╭─ Task input

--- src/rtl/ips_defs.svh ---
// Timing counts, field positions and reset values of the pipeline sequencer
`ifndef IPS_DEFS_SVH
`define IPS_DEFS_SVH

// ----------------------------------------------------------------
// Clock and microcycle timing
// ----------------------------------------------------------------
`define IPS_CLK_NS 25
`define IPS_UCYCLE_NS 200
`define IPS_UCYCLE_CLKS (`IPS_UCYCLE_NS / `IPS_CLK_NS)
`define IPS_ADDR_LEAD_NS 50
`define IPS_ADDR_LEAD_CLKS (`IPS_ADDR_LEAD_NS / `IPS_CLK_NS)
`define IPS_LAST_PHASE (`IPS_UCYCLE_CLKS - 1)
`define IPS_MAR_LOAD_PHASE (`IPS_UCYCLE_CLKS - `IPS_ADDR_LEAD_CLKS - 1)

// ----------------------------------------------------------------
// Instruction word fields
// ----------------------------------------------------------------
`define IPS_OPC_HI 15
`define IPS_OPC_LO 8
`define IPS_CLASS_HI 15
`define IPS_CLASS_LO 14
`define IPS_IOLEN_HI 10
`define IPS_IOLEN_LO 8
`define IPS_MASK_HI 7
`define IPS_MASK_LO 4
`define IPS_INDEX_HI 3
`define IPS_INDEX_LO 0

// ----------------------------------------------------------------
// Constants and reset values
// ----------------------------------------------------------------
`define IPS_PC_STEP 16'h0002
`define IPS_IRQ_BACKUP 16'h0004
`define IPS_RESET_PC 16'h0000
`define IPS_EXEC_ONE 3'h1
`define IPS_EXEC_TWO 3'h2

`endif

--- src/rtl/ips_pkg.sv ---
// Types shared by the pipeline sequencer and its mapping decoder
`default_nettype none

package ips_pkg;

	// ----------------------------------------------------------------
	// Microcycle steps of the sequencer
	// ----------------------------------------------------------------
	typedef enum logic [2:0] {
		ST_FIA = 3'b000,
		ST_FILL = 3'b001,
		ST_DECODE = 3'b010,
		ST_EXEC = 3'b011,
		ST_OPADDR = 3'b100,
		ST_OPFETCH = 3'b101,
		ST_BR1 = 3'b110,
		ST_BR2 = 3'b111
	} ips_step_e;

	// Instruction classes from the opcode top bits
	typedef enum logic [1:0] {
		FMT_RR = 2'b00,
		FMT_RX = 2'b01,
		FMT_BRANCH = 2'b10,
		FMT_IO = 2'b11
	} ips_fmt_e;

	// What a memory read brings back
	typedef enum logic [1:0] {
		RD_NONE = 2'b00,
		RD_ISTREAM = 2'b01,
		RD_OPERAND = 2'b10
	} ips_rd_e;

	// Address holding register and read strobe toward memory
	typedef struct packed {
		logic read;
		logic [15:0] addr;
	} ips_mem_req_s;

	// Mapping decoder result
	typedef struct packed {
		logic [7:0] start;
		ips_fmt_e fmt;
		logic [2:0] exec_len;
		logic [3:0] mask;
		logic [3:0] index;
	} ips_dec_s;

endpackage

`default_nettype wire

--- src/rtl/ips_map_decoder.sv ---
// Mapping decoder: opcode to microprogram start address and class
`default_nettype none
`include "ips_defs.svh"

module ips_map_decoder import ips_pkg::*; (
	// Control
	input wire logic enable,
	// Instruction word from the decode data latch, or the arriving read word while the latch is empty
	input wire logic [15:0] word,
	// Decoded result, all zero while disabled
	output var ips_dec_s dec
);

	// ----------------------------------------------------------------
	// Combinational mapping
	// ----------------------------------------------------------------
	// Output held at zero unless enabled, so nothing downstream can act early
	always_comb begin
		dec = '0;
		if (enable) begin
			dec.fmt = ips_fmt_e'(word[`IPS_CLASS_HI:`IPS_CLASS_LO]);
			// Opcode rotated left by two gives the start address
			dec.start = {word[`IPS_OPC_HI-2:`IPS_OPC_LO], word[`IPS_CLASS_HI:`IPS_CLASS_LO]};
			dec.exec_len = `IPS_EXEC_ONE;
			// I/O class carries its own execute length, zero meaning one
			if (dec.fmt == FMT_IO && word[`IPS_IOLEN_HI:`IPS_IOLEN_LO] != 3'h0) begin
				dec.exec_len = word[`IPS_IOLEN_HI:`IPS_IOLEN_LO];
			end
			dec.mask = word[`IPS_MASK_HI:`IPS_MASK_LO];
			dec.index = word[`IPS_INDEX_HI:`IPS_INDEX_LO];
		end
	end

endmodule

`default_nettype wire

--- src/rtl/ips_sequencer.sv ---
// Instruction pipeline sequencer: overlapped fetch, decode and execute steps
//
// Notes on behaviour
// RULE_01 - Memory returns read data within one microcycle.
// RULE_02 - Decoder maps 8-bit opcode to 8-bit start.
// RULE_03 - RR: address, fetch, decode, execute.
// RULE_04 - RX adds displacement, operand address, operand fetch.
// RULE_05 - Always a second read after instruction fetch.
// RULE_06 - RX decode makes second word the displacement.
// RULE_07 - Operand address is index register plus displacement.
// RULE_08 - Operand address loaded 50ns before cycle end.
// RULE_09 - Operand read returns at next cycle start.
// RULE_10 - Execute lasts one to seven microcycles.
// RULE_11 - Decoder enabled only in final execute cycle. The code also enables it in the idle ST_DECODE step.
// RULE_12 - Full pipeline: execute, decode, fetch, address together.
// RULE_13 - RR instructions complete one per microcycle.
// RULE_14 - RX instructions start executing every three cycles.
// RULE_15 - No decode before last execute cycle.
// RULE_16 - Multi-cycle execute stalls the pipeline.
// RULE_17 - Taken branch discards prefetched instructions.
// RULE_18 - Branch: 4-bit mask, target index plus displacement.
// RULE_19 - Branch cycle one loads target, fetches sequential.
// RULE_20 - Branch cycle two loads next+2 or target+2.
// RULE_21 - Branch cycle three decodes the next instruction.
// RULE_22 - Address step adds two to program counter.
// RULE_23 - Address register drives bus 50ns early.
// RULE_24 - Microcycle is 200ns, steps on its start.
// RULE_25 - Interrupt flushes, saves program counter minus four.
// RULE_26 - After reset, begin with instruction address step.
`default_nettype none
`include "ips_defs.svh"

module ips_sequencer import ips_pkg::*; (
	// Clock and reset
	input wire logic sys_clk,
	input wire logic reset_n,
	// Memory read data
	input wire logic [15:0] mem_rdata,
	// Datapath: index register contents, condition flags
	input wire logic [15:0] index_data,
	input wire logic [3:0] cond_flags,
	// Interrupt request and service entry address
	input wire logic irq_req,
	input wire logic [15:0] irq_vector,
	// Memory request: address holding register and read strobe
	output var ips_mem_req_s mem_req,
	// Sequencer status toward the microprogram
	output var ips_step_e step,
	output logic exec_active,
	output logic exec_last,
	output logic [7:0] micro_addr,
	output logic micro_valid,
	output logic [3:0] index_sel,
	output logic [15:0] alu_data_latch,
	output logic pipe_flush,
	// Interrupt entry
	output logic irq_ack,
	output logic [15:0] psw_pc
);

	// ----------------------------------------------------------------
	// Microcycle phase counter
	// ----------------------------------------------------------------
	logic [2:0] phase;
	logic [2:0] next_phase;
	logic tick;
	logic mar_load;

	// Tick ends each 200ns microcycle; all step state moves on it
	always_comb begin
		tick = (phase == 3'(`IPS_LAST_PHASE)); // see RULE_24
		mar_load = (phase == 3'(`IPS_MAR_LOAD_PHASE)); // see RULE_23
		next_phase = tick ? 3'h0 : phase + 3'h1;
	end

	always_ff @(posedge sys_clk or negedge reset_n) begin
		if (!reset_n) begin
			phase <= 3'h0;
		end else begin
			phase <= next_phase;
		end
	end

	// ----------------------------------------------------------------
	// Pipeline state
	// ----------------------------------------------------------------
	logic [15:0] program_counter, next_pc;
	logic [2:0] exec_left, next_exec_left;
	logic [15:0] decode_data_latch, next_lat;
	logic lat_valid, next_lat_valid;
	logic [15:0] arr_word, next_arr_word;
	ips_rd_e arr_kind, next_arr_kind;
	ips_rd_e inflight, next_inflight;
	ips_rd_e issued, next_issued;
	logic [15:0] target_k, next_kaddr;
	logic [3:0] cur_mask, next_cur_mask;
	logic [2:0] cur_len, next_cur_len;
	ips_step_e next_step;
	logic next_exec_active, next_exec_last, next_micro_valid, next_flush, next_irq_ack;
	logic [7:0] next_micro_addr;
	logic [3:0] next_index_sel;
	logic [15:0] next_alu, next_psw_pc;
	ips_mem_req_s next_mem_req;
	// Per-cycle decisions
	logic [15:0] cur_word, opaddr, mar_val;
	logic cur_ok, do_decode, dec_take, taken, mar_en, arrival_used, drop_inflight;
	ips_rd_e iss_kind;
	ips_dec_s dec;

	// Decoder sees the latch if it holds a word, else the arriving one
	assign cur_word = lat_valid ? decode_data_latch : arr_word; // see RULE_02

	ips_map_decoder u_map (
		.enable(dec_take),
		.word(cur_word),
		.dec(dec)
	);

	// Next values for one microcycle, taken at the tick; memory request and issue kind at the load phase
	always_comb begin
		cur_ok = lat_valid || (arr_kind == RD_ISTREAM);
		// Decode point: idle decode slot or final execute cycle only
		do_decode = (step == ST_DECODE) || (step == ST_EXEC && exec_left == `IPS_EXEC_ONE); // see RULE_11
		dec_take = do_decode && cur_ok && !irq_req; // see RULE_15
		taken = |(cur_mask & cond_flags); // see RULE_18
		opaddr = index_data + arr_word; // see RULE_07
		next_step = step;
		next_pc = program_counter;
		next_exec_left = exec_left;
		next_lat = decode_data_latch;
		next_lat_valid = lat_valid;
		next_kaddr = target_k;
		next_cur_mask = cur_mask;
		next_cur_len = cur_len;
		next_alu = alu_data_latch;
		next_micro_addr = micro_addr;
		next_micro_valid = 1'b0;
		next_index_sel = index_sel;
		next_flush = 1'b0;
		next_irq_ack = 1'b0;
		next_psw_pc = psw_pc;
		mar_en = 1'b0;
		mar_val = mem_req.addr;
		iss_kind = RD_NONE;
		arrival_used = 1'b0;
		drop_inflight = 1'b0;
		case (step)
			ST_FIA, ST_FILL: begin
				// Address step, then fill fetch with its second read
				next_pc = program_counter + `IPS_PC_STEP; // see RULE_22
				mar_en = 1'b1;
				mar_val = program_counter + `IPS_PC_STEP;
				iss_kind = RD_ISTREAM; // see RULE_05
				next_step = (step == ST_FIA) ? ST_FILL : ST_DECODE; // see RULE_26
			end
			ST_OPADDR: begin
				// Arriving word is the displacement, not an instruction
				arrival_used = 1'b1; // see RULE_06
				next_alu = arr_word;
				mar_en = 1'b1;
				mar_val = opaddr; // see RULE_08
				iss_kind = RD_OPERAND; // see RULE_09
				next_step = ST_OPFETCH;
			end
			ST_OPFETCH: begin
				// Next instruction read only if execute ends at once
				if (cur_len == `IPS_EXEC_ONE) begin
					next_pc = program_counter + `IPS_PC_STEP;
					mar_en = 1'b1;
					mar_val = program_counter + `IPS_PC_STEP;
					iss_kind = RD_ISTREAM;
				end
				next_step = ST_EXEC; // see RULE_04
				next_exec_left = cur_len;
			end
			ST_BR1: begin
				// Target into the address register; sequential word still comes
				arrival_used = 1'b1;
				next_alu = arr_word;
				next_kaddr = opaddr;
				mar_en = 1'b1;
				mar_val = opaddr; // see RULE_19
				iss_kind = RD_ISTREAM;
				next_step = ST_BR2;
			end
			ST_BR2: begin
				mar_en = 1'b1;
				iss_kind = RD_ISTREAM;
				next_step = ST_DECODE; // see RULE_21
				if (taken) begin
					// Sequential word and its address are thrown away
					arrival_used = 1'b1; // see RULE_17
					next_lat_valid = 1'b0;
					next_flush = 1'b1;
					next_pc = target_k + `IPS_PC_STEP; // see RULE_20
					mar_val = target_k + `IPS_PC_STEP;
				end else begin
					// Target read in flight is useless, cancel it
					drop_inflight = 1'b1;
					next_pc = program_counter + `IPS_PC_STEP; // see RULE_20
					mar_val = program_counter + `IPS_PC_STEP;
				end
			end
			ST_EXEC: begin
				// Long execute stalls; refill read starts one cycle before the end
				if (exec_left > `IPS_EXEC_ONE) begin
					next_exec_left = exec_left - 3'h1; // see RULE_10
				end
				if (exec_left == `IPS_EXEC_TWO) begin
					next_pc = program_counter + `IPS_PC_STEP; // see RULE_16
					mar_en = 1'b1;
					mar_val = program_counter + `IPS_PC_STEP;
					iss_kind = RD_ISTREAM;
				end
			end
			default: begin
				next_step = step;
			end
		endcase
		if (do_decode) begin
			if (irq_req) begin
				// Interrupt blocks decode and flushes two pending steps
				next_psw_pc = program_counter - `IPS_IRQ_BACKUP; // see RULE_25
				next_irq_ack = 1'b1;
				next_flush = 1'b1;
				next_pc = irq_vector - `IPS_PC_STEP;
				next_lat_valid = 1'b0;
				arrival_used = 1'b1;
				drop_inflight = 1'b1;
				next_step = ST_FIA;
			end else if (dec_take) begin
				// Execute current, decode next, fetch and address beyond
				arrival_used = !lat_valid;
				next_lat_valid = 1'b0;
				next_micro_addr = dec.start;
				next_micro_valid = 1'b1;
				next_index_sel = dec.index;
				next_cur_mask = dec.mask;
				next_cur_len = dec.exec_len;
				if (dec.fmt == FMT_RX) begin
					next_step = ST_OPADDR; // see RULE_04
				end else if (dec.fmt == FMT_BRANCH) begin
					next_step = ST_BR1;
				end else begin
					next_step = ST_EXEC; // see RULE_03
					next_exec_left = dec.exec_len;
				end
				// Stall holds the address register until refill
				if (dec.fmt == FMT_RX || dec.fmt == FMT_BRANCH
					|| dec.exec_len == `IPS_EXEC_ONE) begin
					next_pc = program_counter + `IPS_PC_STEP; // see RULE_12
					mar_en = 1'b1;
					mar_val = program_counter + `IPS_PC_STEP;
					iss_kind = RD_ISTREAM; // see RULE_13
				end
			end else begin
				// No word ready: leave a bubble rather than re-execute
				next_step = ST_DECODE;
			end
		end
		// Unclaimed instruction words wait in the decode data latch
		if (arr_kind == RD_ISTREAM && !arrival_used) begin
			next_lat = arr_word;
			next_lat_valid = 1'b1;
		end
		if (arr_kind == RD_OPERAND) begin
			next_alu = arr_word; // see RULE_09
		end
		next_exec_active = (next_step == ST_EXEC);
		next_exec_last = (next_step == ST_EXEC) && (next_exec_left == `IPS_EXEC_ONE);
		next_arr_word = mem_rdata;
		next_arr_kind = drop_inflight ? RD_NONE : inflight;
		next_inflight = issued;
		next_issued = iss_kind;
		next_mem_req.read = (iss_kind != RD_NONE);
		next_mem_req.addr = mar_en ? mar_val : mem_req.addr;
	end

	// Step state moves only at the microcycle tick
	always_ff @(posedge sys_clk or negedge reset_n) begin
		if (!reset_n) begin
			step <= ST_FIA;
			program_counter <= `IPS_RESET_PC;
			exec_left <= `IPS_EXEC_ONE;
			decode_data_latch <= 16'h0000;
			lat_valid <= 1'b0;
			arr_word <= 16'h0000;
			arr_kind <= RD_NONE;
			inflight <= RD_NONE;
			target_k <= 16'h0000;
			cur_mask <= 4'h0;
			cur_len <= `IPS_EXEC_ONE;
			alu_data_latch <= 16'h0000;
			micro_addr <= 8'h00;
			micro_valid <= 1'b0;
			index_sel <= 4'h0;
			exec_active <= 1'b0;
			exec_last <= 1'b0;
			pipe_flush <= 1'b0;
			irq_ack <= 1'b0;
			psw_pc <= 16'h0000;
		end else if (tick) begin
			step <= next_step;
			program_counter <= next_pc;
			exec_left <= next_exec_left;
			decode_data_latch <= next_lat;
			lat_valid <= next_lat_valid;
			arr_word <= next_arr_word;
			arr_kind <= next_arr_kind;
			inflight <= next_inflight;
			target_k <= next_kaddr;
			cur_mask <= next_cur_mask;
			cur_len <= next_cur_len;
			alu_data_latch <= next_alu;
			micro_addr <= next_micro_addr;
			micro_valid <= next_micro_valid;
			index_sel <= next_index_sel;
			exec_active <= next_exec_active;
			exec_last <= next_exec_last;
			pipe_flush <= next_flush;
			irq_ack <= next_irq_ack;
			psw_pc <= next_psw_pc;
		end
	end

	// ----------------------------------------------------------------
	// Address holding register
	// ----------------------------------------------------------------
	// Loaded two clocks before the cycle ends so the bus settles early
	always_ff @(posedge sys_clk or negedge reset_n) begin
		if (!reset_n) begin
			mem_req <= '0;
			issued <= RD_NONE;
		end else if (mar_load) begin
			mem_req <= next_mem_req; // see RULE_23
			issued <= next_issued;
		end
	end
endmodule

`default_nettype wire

╰─

* **Exercise**:
For the word "enabled", count the lines of the data that contain it and give only the count.

* **Answer section**:
2